## Task objective:
Select all lines holding the word "enable" from the entries that follow.

## Data supplied:
──────────

`config.mk`:
```
export PLATFORM = sky130hd
export DESIGN_NAME = bus_arbiter
export DESIGN_NICKNAME = d
export VERILOG_FILES = /design/src/rtl/bus_pkg.sv /design/src/rtl/bus_arbiter_rr_pick.sv /design/src/rtl/bus_arbiter.sv
export SDC_FILE = /design/constraint.sdc
export NUM_CORES = 1
export LEC_CHECK = 0
export ABC_AREA = 1
export CAP_MARGIN = 15
export CORE_ASPECT_RATIO = 0.75
export CORE_UTILIZATION = 42
export DETAILED_ROUTE_END_ITERATION = 10
export PLACE_DENSITY = 0.81
export SLEW_MARGIN = 10
export SYNTH_ARGS = -nofsm -noshare
export SYNTH_HDL_FRONTEND = slang
export SYNTH_HIERARCHICAL = 1
export SYNTH_SLANG_ARGS = --single-unit
```
`constraint.sdc`:
```
create_clock -name clock -period 1.5 [get_ports clock]
set_input_delay 0.15 -clock clock [delete_from_list [all_inputs] [get_ports clock]]
set_output_delay 0.15 -clock clock [all_outputs]
set_load 0.02 [all_outputs]
```
`src/rtl/bus_pkg.sv`:
```
// Shared constants and types for the two-master system bus arbiter.
// The state encoding is fixed so that debug probes can decode it directly.
package bus_pkg;

    localparam int DEF_ADDR_W  = 16;
    localparam int DEF_DATA_W  = 8;
    localparam int NUM_MASTERS = 2;

    localparam int M_CPU = 0;
    localparam int M_DMA = 1;

    localparam logic [1:0] ST_IDLE   = 2'd0;
    localparam logic [1:0] ST_ACCESS = 2'd1;
    localparam logic [1:0] ST_ACK    = 2'd2;

    typedef enum logic [1:0] {
        IDLE   = ST_IDLE,
        ACCESS = ST_ACCESS,
        ACK    = ST_ACK
    } state_t;

    function automatic logic [NUM_MASTERS-1:0] idx2oh(input logic idx);
        idx2oh = idx ? 2'b10 : 2'b01;
    endfunction

endpackage

```
`src/rtl/bus_arbiter_rr_pick.sv`:
```
// Combinational round-robin winner select with a sticky lock for the previous winner.
// Written for N masters so a third requester only needs a wider req/lock vector.
module rr_pick #(
    parameter int N  = 2,
    parameter int IW = (N > 1) ? $clog2(N) : 1
) (
    input  logic [N-1:0]  req,
    input  logic [N-1:0]  lock,
    input  logic [IW-1:0] last,
    output logic [IW-1:0] winner,
    output logic          valid
);

    logic          found;
    logic [IW-1:0] cand;

    // Scan starts just after the last winner; i == N wraps back to last itself,
    // which covers the case where only the previous winner is requesting.
    always_comb begin
        valid  = |req;
        winner = last;
        found  = 1'b0;
        cand   = '0;
        if (req[last] && lock[last]) begin
            found = 1'b1;
        end
        for (int i = 1; i <= N; i++) begin
            cand = IW'((int'(last) + i) % N);
            if (!found && req[cand]) begin
                winner = cand;
                found  = 1'b1;
            end
        end
    end

endmodule

```
`src/rtl/bus_arbiter.sv`:
```
// Two-master memory bus arbiter: round-robin with lock, fixed wait states per access,
// all bus and master-side outputs registered.
module bus_arbiter
    import bus_pkg::*;
#(
    parameter int WAIT_STATES = 1,
    parameter int ADDR_W      = DEF_ADDR_W,
    parameter int DATA_W      = DEF_DATA_W
) (
    input  logic              clock,
    input  logic              reset,
    input  logic              m0_req,
    input  logic              m1_req,
    input  logic              m0_lock,
    input  logic              m1_lock,
    input  logic              m0_we,
    input  logic              m1_we,
    input  logic [ADDR_W-1:0] m0_addr,
    input  logic [ADDR_W-1:0] m1_addr,
    input  logic [DATA_W-1:0] m0_wdata,
    input  logic [DATA_W-1:0] m1_wdata,
    output logic              m0_gnt,
    output logic              m1_gnt,
    output logic              m0_ack,
    output logic              m1_ack,
    output logic [DATA_W-1:0] m0_rdata,
    output logic [DATA_W-1:0] m1_rdata,
    output logic [ADDR_W-1:0] addressBus,
    output logic              writeEnBus,
    output logic [DATA_W-1:0] data_c2r,
    input  logic [DATA_W-1:0] data_r2c
);

    localparam logic [2:0] WS_LAST = 3'(WAIT_STATES);

    state_t                               state_q, state_d;
    logic [2:0]                           cnt_q, cnt_d;
    logic                                 last_q, last_d;
    logic [NUM_MASTERS-1:0]               gnt_q, gnt_d;
    logic [NUM_MASTERS-1:0]               ack_q, ack_d;
    logic [NUM_MASTERS-1:0][DATA_W-1:0]   rdata_q, rdata_d;
    logic [ADDR_W-1:0]                    addr_q, addr_d;
    logic                                 we_q, we_d;
    logic [DATA_W-1:0]                    wd_q, wd_d;

    logic [NUM_MASTERS-1:0]               req_v, lock_v, we_v;
    logic [NUM_MASTERS-1:0][ADDR_W-1:0]   addr_v;
    logic [NUM_MASTERS-1:0][DATA_W-1:0]   wd_v;
    logic                                 pick_w, pick_v, owner;

    assign req_v  = {m1_req, m0_req};
    assign lock_v = {m1_lock, m0_lock};
    assign we_v   = {m1_we, m0_we};
    assign addr_v = {m1_addr, m0_addr};
    assign wd_v   = {m1_wdata, m0_wdata};
    assign owner  = gnt_q[M_DMA];

    rr_pick #(
        .N  (NUM_MASTERS),
        .IW (1)
    ) u_pick (
        .req    (req_v),
        .lock   (lock_v),
        .last   (last_q),
        .winner (pick_w),
        .valid  (pick_v)
    );

    // The write strobe defaults low every cycle, so it survives only the grant edge.
    always_comb begin
        state_d = state_q;
        cnt_d   = cnt_q;
        last_d  = last_q;
        gnt_d   = gnt_q;
        ack_d   = ack_q;
        rdata_d = rdata_q;
        addr_d  = addr_q;
        we_d    = 1'b0;
        wd_d    = wd_q;
        case (state_q)
            IDLE: begin
                if (pick_v) begin
                    state_d = ACCESS;
                    cnt_d   = '0;
                    last_d  = pick_w;
                    gnt_d   = idx2oh(pick_w);
                    addr_d  = addr_v[pick_w];
                    we_d    = we_v[pick_w];
                    wd_d    = wd_v[pick_w];
                end
            end
            ACCESS: begin
                if (cnt_q == WS_LAST) begin
                    state_d        = ACK;
                    ack_d[owner]   = 1'b1;
                    rdata_d[owner] = data_r2c;
                end else begin
                    cnt_d = cnt_q + 3'd1;
                end
            end
            ACK: begin
                state_d = IDLE;
                gnt_d   = '0;
                ack_d   = '0;
            end
            default: begin
                state_d = IDLE;
                gnt_d   = '0;
                ack_d   = '0;
            end
        endcase
    end

    always_ff @(posedge clock or negedge reset) begin
        if (!reset) begin
            state_q <= IDLE;
            cnt_q   <= '0;
            last_q  <= 1'b1;
            gnt_q   <= '0;
            ack_q   <= '0;
            rdata_q <= '0;
            addr_q  <= '0;
            we_q    <= 1'b0;
            wd_q    <= '0;
        end else begin
            state_q <= state_d;
            cnt_q   <= cnt_d;
            last_q  <= last_d;
            gnt_q   <= gnt_d;
            ack_q   <= ack_d;
            rdata_q <= rdata_d;
            addr_q  <= addr_d;
            we_q    <= we_d;
            wd_q    <= wd_d;
        end
    end

    assign m0_gnt     = gnt_q[M_CPU];
    assign m1_gnt     = gnt_q[M_DMA];
    assign m0_ack     = ack_q[M_CPU];
    assign m1_ack     = ack_q[M_DMA];
    assign m0_rdata   = rdata_q[M_CPU];
    assign m1_rdata   = rdata_q[M_DMA];
    assign addressBus = addr_q;
    assign writeEnBus = we_q;
    assign data_c2r   = wd_q;

endmodule

```
After elaboration in Yosys (flattened, before gate mapping)
Index checks and enable logic that the tools add are counted.

Add/sub/neg operators: 3. Eq/ne operators: 5. Magnitude comparators: 6. Reduce and logical (&&, ||, !) cells: 15. Muxes and demuxes: 36. Bitwise logic cells: 3.

Operators by type and width (count): 16-bit two-way mux (2); 8-bit two-way mux (3); 1-bit two-way mux (17); 16-bit bitwise mux (1); 2-bit one-hot mux with 2 select lines (3); 1-bit by 2-bit < comparator with 1-bit output, second input constant (5); 2-bit two-way mux (5); 2-bit AND reduction (5); 8-bit demux with 1-bit select (1); 3-bit two-way mux (2); 2-bit inequality test, second input constant (3); 3-bit one-hot mux with 2 select lines (1); 1-bit logical AND (4); 3-bit by 1-bit adder with 3-bit output, second input constant (1); 3-bit by 1-bit == test with 1-bit output, second input constant (1); 3-bit AND reduction (1); 1-bit adder, second input constant (2); 2-bit by 1-bit == test with 1-bit output, second input constant (1); 1-bit zero test (2); 2-bit zero test (1); 1-bit NOT (2); 2-bit OR (1); 2-bit nonzero test (1); 2-bit OR reduction (1); 2 further kinds (2).

Logic and storage cells: 78. Flip-flop bits (word level): 51. Input bits: 64.

Logic depth before layout (Yosys ltp)
Word-level depth: 14. Mapped depth: 11.

By module
The synthesis kept the hierarchy.

Modules (own cells, without submodules): bus_arbiter (cells an instance 314, times used 1, area each 2378.5 um^2, seq. area each 1277.5 um^2); rr_pick (cells an instance 7, times used 1, area each 30.0 um^2, seq. area each 0.0 um^2).

Least setup slack after synthesis
No wires, ideal clock.

Kind: reg-to-reg. Start point: reg last_q. End point: reg addr_q[10], in the netlist addressBus[10]. Clock period less this slack: 1342 ps. Arrival: 1277 ps. Library setup time: 65 ps. Setup slack: 158 ps. Cell stages (with the launch flop): 11. Path through: dfstp_2 > o21ai_1 > nand2_1 > nand2_1 > buf_2 > inv_2 > buf_2 > nand2_1 > nand2_1 > nand2_1 > nand2_1.

Word-level cells in the longest chain between the ends: 12.

RTL lines: from (decl) (line bus_arbiter.sv:38) `logic last_q, last_d;`; from (signal assigned) (line bus_arbiter.sv:128) `last_q <= last_d;`; 1-bit two-way mux (implied by the code) (2 in a row) (line bus_arbiter_rr_pick.sv:24) `if (req[last] && lock[last]) begin`; 1-bit logical AND (line bus_arbiter_rr_pick.sv:24); 1-bit two-way mux (line bus_arbiter_rr_pick.sv:24); 1-bit zero test (line bus_arbiter_rr_pick.sv:29) `if (!found && req[cand]) begin`; 1-bit logical AND (line bus_arbiter_rr_pick.sv:29); 1-bit two-way mux (line bus_arbiter_rr_pick.sv:29); 1-bit zero test (line bus_arbiter_rr_pick.sv:29); 1-bit logical AND (line bus_arbiter_rr_pick.sv:29); 1-bit two-way mux (*) (line bus_arbiter_rr_pick.sv:29); net pick_w (line bus_arbiter.sv:49) `logic pick_w, pick_v, owner;`; 16-bit two-way mux (implied by the code) (*) (2 in a row) (line bus_arbiter.sv:87) `addr_d = addr_v[pick_w];`; to (signal assigned) (line bus_arbiter.sv:132) `addr_q <= addr_d;`; to (decl) (line bus_arbiter.sv:42) `logic [ADDR_W-1:0] addr_q, addr_d;`.

Mark *: on every way through the listed nets, which the timed path passes. The rest lies on a longest branch. The select of a mux whose other input is x is not followed. A chain may end at the register's enable or synchronous reset.

Final worst setup path
Start point: reg ack_q[0]. End point: out m0_ack.

RTL lines: from (decl) (line bus_arbiter.sv:40) `logic [NUM_MASTERS-1:0] ack_q, ack_d;`; from (signal assigned) (line bus_arbiter.sv:130) `ack_q <= ack_d;`; to (decl) (line bus_arbiter.sv:24) `output logic m0_ack,`.

No word-level cell between the ends.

──────────

## Your response:
Index checks and enable logic that the tools add are counted.
Mark *: on every way through the listed nets, which the timed path passes. The rest lies on a longest branch. The select of a mux whose other input is x is not followed. A chain may end at the register's enable or synchronous reset.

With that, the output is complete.